Time to Shine
I was standing ten meters high looking down on certain death.
All around me I heard a roar, a heart pounding, mouth drying and knee shaking cheer as twenty thousand spectators arrived to watch me fall.
'This is it.' I muttered to myself, 'The moment of do or die.'
And do I shall.
It was the event of a lifetime, one chance to become the best. The Olympic Games came round once in four years and I planned to play.
So I prepared.
As an Olympic diver I had to be lean, strong and graceful. The diving board shook as I took my first small steps to the edge.

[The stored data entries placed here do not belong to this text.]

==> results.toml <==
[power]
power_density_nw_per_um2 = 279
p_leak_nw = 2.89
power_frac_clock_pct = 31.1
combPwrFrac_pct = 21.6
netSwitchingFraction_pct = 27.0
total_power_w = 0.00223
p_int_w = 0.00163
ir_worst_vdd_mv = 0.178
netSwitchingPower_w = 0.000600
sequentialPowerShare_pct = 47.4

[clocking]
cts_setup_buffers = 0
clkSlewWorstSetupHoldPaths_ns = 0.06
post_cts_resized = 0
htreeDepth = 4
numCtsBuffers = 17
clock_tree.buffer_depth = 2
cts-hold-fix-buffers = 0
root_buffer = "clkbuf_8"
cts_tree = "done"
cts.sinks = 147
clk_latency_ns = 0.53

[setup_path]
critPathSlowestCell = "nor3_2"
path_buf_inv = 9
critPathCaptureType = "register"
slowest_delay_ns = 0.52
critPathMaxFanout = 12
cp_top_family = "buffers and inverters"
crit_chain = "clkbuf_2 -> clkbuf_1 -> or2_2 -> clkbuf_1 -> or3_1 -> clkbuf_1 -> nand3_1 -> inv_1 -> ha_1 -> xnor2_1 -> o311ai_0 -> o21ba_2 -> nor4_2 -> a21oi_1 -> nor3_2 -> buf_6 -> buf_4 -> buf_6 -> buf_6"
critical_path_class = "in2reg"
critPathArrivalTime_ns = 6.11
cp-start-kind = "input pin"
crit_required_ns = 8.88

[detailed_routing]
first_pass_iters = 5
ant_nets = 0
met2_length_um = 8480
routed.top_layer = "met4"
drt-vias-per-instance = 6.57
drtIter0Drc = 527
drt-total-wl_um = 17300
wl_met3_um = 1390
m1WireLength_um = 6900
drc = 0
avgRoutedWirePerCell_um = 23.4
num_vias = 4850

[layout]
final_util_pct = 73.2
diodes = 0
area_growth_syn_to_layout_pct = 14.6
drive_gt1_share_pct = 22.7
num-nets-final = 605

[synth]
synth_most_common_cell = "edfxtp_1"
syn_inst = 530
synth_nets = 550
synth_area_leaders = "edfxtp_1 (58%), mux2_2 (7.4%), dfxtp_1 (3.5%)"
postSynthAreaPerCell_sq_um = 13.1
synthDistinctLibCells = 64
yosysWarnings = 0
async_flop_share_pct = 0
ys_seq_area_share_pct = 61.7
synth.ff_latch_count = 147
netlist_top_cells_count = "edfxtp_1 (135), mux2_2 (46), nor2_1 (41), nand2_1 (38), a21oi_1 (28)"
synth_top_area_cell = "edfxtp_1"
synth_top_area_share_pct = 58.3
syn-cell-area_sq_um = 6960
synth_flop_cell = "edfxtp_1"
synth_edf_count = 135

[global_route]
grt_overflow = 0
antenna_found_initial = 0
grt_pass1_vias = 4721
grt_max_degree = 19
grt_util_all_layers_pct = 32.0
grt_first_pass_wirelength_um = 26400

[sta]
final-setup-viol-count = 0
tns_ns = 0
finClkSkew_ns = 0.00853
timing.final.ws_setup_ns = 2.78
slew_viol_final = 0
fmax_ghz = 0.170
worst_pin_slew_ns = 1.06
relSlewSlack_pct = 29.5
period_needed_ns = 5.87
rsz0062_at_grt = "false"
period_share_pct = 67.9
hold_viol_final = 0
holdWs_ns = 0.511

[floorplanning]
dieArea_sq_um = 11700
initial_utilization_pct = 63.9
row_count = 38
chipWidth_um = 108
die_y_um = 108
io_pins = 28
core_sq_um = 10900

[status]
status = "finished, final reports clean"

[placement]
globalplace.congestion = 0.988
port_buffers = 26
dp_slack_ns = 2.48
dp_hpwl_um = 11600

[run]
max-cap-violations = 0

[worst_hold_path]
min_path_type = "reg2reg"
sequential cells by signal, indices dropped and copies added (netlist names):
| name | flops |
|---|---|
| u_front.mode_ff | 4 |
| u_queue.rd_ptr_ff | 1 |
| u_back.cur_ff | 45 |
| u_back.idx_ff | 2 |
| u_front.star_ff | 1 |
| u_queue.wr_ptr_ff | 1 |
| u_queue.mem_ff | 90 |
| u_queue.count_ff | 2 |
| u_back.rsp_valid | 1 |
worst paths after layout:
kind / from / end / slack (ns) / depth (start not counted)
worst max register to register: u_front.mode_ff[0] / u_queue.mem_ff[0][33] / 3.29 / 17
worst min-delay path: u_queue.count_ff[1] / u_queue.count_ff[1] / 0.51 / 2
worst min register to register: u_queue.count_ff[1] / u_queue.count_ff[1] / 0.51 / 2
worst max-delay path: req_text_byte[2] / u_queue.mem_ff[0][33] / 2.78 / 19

I tried not to look down but I couldn't help myself. Light bulbs flashed as this moment in history was taken from my grasp. It was a long way down and in that time I had to tumble not only gracefully but performing two and half back-somersaults with two and a half twists in mid-air.
I was nervous, how could I not be?
This was the scariest thing I had ever done. If I failed it would be replayed again and again on the enormous screens that hung to the aquatic centre walls.
I was watching myself now. Small, toned and shaking. I stared out pensively at the camera. Nobody could tell what I was thinking. I was a blank face of poise and concentration.
But inside I was a mess.
I wanted gold. I wanted to be the first fifteen year old boy to reach such an achievement in my country. That drove me forwards. I'd given my all in training, six days a week for five hours a day. I worked out, I jumped on trampolines and of course I dived.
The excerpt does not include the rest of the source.